Stored items

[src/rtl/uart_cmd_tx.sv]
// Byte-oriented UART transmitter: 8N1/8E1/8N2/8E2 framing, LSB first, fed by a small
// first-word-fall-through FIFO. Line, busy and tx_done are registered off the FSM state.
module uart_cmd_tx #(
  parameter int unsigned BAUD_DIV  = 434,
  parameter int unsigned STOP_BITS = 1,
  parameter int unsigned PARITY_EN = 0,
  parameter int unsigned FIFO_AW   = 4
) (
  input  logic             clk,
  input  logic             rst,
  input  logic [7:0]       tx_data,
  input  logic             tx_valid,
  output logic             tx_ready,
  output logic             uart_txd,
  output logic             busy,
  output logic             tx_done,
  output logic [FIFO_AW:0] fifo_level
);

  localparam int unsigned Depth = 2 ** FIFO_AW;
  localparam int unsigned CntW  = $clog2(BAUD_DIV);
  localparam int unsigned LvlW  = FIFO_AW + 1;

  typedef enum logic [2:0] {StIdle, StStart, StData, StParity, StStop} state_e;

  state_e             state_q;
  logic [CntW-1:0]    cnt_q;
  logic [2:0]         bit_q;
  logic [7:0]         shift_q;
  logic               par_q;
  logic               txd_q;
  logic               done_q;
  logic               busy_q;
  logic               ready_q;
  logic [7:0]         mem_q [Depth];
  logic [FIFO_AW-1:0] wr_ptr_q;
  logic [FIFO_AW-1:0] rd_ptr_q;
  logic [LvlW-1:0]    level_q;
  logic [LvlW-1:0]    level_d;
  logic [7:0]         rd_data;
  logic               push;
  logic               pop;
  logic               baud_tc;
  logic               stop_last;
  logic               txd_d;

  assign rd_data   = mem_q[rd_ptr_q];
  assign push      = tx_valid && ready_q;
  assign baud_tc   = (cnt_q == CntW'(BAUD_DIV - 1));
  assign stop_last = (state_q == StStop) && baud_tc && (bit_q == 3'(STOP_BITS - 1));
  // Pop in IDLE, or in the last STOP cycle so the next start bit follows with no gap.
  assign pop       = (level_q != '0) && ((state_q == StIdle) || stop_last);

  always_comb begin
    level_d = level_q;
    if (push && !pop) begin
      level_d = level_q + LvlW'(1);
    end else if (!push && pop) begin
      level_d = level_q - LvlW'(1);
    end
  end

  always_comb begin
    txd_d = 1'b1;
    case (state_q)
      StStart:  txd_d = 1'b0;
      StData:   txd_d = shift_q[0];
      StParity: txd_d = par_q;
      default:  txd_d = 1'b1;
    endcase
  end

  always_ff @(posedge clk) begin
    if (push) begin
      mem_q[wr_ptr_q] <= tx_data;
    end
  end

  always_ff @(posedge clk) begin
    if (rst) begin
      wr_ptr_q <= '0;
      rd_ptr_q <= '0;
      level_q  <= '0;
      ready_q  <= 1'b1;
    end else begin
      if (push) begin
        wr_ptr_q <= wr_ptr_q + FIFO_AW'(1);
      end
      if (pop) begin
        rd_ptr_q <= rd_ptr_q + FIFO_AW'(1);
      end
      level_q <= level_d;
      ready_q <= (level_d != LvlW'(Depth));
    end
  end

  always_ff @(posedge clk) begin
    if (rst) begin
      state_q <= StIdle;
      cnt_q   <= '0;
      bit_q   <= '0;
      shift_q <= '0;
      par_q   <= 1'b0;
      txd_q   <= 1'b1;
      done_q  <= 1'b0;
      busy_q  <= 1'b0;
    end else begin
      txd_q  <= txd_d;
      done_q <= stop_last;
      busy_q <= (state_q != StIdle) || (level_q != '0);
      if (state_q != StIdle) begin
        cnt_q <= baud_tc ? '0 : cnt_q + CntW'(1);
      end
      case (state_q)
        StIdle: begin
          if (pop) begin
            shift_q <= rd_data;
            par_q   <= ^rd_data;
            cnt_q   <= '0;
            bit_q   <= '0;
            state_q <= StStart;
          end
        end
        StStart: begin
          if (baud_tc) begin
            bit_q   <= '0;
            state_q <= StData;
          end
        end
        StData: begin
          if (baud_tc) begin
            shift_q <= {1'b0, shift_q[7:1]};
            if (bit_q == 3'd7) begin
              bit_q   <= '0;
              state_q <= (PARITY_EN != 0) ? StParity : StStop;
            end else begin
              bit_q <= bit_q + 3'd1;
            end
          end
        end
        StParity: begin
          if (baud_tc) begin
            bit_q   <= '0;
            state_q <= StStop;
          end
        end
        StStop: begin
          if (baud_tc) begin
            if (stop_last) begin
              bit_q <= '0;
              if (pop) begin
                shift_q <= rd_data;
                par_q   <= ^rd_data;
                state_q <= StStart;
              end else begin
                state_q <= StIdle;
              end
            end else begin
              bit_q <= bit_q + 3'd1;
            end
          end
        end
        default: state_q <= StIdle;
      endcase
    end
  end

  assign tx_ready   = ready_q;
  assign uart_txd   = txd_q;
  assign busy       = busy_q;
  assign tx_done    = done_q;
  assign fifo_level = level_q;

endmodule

--

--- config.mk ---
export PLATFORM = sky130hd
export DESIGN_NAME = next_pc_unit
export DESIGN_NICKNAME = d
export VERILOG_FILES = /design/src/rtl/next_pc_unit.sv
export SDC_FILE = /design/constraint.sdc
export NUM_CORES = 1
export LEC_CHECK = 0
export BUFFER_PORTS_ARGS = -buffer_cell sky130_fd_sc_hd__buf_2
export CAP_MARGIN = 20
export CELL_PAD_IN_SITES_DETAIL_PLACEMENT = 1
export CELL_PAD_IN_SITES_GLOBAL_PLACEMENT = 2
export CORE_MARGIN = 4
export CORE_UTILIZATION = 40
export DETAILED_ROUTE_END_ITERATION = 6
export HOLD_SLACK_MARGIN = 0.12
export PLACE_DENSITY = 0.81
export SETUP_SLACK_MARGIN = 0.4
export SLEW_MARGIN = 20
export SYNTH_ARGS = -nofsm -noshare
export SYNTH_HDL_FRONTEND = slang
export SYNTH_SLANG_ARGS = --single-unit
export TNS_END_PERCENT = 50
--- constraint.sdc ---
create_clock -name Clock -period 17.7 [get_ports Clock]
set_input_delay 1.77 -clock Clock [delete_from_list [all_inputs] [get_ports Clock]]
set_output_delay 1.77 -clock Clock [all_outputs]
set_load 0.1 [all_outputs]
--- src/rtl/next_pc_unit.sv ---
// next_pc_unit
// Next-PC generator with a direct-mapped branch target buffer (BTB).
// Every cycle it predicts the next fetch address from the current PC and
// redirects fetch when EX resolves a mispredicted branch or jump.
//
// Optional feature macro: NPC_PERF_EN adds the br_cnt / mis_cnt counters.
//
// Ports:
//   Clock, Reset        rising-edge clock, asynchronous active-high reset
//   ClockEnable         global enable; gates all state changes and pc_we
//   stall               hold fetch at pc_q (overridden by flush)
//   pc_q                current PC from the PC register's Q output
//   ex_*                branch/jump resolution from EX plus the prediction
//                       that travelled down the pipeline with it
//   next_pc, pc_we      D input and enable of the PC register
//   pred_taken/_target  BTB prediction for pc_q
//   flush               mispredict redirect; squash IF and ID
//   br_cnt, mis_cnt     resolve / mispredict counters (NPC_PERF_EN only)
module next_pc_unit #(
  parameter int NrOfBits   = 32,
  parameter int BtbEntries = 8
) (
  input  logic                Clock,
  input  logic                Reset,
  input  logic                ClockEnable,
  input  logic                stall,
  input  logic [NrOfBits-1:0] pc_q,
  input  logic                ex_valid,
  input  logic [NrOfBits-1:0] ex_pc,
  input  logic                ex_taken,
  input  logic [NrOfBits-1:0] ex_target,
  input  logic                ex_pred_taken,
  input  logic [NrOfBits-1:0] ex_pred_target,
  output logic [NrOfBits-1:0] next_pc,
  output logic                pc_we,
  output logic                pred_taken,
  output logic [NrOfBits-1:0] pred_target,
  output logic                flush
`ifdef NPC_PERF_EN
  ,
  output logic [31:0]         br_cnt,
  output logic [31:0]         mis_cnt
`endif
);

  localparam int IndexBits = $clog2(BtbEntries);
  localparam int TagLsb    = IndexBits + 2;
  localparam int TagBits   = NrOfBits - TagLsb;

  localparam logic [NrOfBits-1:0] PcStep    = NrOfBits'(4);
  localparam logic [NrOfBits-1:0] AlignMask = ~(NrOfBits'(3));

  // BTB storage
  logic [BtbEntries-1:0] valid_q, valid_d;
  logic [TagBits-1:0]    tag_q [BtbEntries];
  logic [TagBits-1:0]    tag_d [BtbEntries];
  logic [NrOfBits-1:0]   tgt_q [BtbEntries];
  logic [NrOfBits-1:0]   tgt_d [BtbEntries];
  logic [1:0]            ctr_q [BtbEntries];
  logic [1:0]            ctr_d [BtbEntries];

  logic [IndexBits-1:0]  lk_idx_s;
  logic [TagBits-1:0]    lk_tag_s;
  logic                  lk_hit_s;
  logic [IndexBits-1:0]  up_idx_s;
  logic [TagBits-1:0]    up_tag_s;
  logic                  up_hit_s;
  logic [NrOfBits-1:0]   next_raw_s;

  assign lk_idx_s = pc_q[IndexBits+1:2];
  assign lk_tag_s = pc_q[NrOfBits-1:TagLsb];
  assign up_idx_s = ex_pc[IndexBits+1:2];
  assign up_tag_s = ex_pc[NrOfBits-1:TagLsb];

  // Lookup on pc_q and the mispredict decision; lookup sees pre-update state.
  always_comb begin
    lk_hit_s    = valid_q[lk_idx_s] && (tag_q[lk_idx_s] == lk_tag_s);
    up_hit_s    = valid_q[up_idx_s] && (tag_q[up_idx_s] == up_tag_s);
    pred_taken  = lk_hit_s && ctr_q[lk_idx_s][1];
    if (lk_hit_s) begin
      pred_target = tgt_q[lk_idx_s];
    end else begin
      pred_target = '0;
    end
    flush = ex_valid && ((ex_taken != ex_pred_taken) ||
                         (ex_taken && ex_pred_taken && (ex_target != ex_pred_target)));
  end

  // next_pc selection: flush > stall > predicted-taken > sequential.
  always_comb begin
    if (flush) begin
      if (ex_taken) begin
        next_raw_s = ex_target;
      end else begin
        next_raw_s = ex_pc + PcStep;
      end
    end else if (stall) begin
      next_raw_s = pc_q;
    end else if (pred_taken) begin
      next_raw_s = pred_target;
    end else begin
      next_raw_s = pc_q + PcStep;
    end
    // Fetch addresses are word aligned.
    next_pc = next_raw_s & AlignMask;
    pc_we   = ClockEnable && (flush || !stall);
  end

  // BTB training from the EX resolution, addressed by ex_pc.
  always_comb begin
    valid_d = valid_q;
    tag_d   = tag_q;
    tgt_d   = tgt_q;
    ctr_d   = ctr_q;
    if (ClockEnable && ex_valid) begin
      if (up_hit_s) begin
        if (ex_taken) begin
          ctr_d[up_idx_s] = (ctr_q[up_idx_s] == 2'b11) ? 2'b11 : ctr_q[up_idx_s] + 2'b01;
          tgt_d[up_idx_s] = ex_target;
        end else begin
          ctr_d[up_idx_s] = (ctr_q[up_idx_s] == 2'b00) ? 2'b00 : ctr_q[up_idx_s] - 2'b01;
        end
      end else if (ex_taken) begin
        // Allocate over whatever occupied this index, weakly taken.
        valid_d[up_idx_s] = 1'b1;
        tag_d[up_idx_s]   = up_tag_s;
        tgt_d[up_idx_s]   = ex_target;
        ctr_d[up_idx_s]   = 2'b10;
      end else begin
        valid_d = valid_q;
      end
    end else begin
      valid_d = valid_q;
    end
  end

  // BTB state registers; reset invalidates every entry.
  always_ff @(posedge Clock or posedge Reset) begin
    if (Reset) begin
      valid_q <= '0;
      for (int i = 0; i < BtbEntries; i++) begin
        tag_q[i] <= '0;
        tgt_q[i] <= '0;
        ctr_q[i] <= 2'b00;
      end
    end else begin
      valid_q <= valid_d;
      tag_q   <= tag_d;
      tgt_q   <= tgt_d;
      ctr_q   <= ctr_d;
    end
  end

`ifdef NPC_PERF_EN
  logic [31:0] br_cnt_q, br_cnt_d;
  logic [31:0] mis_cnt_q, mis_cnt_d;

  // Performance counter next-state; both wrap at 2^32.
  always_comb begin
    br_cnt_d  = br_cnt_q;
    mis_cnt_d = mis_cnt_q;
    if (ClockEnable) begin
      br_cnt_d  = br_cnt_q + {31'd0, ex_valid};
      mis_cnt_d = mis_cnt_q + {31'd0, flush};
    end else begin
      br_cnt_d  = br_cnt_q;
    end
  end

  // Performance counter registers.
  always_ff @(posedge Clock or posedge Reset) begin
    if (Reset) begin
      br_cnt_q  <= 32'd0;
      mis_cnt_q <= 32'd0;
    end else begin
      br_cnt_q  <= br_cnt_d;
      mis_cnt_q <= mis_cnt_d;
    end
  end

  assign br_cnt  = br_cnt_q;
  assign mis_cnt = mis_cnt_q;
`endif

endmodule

* * *

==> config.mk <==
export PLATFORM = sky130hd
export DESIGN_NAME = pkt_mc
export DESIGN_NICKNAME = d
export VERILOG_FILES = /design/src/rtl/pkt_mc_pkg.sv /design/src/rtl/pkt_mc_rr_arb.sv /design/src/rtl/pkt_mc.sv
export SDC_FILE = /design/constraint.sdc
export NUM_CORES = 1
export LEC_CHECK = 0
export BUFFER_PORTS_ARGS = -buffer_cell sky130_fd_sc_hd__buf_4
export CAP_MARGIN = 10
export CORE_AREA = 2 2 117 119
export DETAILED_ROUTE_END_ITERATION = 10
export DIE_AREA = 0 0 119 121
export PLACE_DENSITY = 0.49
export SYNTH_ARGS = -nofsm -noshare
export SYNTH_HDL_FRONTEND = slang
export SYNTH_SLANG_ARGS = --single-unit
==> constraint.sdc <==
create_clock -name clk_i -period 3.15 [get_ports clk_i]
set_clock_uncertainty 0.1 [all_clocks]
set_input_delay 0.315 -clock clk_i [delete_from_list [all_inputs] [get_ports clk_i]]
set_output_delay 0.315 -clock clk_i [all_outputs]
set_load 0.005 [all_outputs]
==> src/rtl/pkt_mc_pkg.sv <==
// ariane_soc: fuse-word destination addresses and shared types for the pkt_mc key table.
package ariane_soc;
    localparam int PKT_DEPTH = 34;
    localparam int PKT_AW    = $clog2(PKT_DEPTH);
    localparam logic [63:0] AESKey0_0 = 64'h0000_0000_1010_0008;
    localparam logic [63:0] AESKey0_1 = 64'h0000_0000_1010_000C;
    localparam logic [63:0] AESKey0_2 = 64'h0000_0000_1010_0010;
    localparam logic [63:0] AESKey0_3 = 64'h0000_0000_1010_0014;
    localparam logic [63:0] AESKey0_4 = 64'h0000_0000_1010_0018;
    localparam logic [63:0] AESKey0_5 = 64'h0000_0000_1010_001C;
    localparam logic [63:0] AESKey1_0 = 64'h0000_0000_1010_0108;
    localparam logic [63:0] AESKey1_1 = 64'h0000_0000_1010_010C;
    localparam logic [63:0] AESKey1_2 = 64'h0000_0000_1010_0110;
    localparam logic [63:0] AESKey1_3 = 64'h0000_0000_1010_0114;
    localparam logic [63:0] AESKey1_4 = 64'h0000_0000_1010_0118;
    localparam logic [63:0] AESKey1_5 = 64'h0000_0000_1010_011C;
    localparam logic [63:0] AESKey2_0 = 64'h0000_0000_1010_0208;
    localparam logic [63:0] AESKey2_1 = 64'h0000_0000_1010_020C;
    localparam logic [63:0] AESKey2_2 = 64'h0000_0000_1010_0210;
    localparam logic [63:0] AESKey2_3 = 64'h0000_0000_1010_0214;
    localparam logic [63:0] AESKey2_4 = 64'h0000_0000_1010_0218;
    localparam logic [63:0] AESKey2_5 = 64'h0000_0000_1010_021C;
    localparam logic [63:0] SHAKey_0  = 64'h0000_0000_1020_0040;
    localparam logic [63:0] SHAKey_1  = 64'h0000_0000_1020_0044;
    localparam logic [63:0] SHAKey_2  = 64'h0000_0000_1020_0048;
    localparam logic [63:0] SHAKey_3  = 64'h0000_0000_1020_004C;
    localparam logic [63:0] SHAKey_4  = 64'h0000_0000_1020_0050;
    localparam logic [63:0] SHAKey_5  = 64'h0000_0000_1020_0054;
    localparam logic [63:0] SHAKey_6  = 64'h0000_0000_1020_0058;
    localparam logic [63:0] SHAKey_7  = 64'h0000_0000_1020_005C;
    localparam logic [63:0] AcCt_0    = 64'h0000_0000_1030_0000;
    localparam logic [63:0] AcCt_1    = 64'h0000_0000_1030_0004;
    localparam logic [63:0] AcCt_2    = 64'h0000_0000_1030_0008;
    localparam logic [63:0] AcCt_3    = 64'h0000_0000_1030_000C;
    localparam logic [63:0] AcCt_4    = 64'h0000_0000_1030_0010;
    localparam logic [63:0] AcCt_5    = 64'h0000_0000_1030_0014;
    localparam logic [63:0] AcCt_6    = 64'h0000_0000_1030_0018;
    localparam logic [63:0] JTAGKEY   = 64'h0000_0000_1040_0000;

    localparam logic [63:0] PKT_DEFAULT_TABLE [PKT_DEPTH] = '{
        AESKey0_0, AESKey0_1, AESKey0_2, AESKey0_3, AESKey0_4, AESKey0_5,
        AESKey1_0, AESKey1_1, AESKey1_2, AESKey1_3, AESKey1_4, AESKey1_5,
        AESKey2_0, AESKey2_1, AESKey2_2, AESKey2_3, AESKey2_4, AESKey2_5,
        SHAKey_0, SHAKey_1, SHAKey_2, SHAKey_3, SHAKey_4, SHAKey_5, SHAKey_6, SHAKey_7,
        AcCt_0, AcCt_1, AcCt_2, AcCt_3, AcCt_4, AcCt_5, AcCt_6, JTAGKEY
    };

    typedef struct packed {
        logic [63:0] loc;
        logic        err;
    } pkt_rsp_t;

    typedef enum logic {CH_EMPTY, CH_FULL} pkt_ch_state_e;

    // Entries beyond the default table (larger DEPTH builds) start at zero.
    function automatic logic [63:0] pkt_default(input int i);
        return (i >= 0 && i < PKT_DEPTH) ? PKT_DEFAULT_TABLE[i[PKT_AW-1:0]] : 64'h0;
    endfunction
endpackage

*Assignment*.
Copy out each line carrying the string "cycle" from the data.

*Finished task*.
  // Pop in IDLE, or in the last STOP cycle so the next start bit follows with no gap.
// Every cycle it predicts the next fetch address from the current PC and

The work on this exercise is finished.